(Records shown)

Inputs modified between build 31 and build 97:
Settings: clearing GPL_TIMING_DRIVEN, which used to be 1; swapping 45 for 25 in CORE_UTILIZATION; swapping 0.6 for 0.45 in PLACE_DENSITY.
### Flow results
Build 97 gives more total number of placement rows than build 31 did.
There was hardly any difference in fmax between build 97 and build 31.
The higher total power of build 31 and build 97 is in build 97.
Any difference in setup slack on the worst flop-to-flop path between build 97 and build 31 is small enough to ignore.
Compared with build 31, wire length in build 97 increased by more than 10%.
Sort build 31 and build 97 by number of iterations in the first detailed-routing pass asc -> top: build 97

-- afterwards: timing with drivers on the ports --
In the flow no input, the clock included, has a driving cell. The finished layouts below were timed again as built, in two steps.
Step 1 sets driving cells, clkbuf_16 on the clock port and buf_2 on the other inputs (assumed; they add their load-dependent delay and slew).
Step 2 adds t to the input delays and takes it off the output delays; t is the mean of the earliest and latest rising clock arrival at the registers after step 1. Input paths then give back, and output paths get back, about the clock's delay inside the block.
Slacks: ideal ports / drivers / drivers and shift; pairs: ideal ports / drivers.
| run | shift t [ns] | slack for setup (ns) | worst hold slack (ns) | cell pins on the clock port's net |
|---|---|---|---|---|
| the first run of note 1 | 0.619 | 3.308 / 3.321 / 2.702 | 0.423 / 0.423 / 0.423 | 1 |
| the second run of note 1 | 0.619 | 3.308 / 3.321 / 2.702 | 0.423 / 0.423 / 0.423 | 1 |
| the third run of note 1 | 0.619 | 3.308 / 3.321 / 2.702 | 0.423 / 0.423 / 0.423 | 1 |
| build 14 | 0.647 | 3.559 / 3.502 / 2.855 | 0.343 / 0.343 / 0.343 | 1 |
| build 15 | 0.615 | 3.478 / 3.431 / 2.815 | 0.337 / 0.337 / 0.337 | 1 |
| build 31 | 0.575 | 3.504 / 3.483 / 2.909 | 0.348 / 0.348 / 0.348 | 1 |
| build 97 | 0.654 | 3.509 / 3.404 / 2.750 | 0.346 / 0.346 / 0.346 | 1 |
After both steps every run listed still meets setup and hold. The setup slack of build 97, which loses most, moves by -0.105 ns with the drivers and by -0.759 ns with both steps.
This design comes from an exercise in tuning for small area on the open sky130 flow, not from production work. Only simulation tests tie the RTL to the original design; equivalence was not proved. Power figures rest on the tool's default switching activity, not on a simulated workload.

==> flow/design.v (excerpt) <==
module scd41_meas_decoder (
    input  wire        clk,
    input  wire        rst,
    input  wire        in_valid,
    input  wire [7:0]  in_data,
    output wire        in_ready,
    output reg         out_valid,
    output reg  [15:0] co2,
    output reg  [15:0] raw_t,
    output reg  [15:0] raw_rh,
    output wire [31:0] temp,
    output wire [31:0] rh
);
    reg [4:0]  g;
    reg [3:0]  n;
    reg        f;         
    reg [3:0]  st;
    reg [15:0] rc, rt, rr;
    reg [23:0] w;
    reg [31:0] rtf;
    reg [7:0]  rm8;
    reg        cy, sign;
    reg [4:0]  u;
    reg [27:0] rh_q;
    reg [28:0] temp_q;
    wire rh_e654 = !rh_q[27] && (rh_q[26:23] != 4'd0);
    assign rh   = {1'b0, rh_q[27], {3{rh_e654}}, rh_q[26:0]};
    assign temp = {temp_q[28:27], {3{~temp_q[27]}}, temp_q[26:0]};
    wire       ch   = st[3];
    wire [2:0] sc   = st[2:0];
    wire       idle = (st == 4'b1011);
    wire       g0  = (g == 5'd0);
    wire       g16 = (g == 5'd16);
    wire       g30 = (g == 5'd30);
    wire       g31 = (g == 5'd31);
    wire       c3  = (g[2] & u[2]) | ((g[2] | u[2]) & ((g[1] & u[1]) | ((g[1] | u[1]) & g[0] & u[0])));
    wire       ea  = rm8[0];       
    wire is_data = !n[1];
    wire hi      = !n[1] && !n[0];
    wire n7      = (n == 4'b1001);                 
    wire n8      = (n == 4'b1010);                 
    wire n9      = n[3] && n[2];
    wire start   = (n == 4'b0110) || (n == 4'b1000) || n7;
    wire acc = n8 ? ch : n7 ? !idle : !n9;
    wire wr  = in_valid && acc && is_data && (g[3] == hi);
    assign in_ready = acc && (!is_data || (g[3] == hi && g[2:0] == 3'd7 && f));
    wire take   = in_valid && in_ready;
    wire in_bit = in_data[g[2:0]];
    wire wr_c = wr && n[3:2] == 2'd0;
    wire wr_t = wr && n[3:2] == 2'd1;
    wire wr_r = wr && n[3:2] == 2'd2;
    wire prod  = !idle && !sc[2];
    wire first = !idle && sc == 3'd0;
  ...
Size in the first run: ~130 I/O pins.
==> flow/config.mk <==
export PLATFORM = sky130hd
export DESIGN_NAME = scd41_meas_decoder
export DESIGN_NICKNAME = scd41_meas_decoder
export VERILOG_FILES = /design/flow/design.v
export SDC_FILE = /design/flow/constraint.sdc
export NUM_CORES = 4
export LEC_CHECK = 0
export ABC_AREA = 1
export CAP_MARGIN = 20
export CORE_MARGIN = 2
export CORE_UTILIZATION = 40
export PLACE_DENSITY = 0.6
export SLEW_MARGIN = 20
==> flow/constraint.sdc <==
create_clock -name core_clock -period 10.0 [get_ports {clk}]
set_input_delay 2.0000 -clock core_clock [delete_from_list [all_inputs] [get_ports {clk}]]
set_output_delay 2.0000 -clock core_clock [all_outputs]
set_load 0.01 [all_outputs]
standard.sh (not shown) runs the stock make flow with config.mk's settings and CLKGATE_MAP_FILE= SYNTH_SCRIPT=/design/flow/synth_recipe.tcl, a recipe that flattens the netlist after the stock synthesis.
==> flow/flow/run.sh <==
#!/bin/bash
# The standard ORFS layout (standard.sh) with these changes:
#  - synthesis is synth_recipe.tcl unchanged except that ABC maps for area
#    only (flow/abc_area.script: no buffering or sizing, no delay target),
#    and the full-adder extraction is skipped (ADDER_MAP_FILE empty);
#  - ports are buffered with buf_1 instead of the flow's default buffer;
#  - CTS clusters sinks with small clock buffers and no dummy loads.
set -euo pipefail
here=$(pwd)
{
  head -n 1 synth_recipe.tcl
  echo 'proc abc {args} {'
  echo '  set i [lsearch $args -script]'
  echo "  if {\$i >= 0} { lset args [expr {\$i + 1}] $here/flow/abc_area.script }"
  echo '  set j [lsearch $args -D]'
  echo '  if {$j >= 0} { set args [lreplace $args $j [expr {$j + 1}]] }'
  echo '  yosys abc {*}$args'
  echo '}'
  tail -n +2 synth_recipe.tcl
} > synth_area.tcl
bash standard.sh \
  "SYNTH_SCRIPT=$here/synth_area.tcl" \
  'ADDER_MAP_FILE=' \
  'BUFFER_PORTS_ARGS=-buffer_cell sky130_fd_sc_hd__buf_1' \
  'CTS_ARGS=-sink_clustering_enable -repair_clock_nets -dont_use_dummy_load -sink_clustering_size 12 -sink_clustering_max_diameter 50 -buf_list {sky130_fd_sc_hd__clkbuf_4} -root_buf sky130_fd_sc_hd__clkbuf_2 -tree_buf {sky130_fd_sc_hd__clkbuf_4}' \
  finish > standard_flow.log 2>&1
==> flow/flow/abc_area.script <==
strash; dch -f; amap; mfs2; strash; dch -f; amap; topo
Change:
--- a/flow/flow/run.sh
+++ b/flow/flow/run.sh
@@ -23,4 +23,4 @@
   'ADDER_MAP_FILE=' \
   'BUFFER_PORTS_ARGS=-buffer_cell sky130_fd_sc_hd__buf_1' \
-  'CTS_ARGS=-sink_clustering_enable -repair_clock_nets -dont_use_dummy_load -sink_clustering_size 12 -sink_clustering_max_diameter 50 -buf_list {sky130_fd_sc_hd__clkbuf_4} -root_buf sky130_fd_sc_hd__clkbuf_2 -tree_buf {sky130_fd_sc_hd__clkbuf_4}' \
+  'CTS_ARGS=-sink_clustering_enable -repair_clock_nets -dont_use_dummy_load -sink_clustering_size 12 -sink_clustering_max_diameter 45 -buf_list {sky130_fd_sc_hd__clkbuf_4} -root_buf sky130_fd_sc_hd__clkbuf_8 -tree_buf {sky130_fd_sc_hd__clkbuf_8}' \
   finish > standard_flow.log 2>&1
- CORE_UTILIZATION: 40 -> 55
- PLACE_DENSITY: 0.6 -> 0.75
Result: Register-to-register slack gains 0.06 ns; clock-buffer cell count rises by 2; critical path depth stays the same; die area falls by 27%; setup slack improves by 0.14 ns; hold slack degrades by 0.0038 ns.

(End Records shown)

Your objective: All that should be written out is the stretch of lines above between the one holding "Compared with build" and the one holding "0.343 | 1 |", inclusive, exactly as given.

Worked solution:
Compared with build 31, wire length in build 97 increased by more than 10%.
Sort build 31 and build 97 by number of iterations in the first detailed-routing pass asc -> top: build 97

-- afterwards: timing with drivers on the ports --
In the flow no input, the clock included, has a driving cell. The finished layouts below were timed again as built, in two steps.
Step 1 sets driving cells, clkbuf_16 on the clock port and buf_2 on the other inputs (assumed; they add their load-dependent delay and slew).
Step 2 adds t to the input delays and takes it off the output delays; t is the mean of the earliest and latest rising clock arrival at the registers after step 1. Input paths then give back, and output paths get back, about the clock's delay inside the block.
Slacks: ideal ports / drivers / drivers and shift; pairs: ideal ports / drivers.
| run | shift t [ns] | slack for setup (ns) | worst hold slack (ns) | cell pins on the clock port's net |
|---|---|---|---|---|
| the first run of note 1 | 0.619 | 3.308 / 3.321 / 2.702 | 0.423 / 0.423 / 0.423 | 1 |
| the second run of note 1 | 0.619 | 3.308 / 3.321 / 2.702 | 0.423 / 0.423 / 0.423 | 1 |
| the third run of note 1 | 0.619 | 3.308 / 3.321 / 2.702 | 0.423 / 0.423 / 0.423 | 1 |
| build 14 | 0.647 | 3.559 / 3.502 / 2.855 | 0.343 / 0.343 / 0.343 | 1 |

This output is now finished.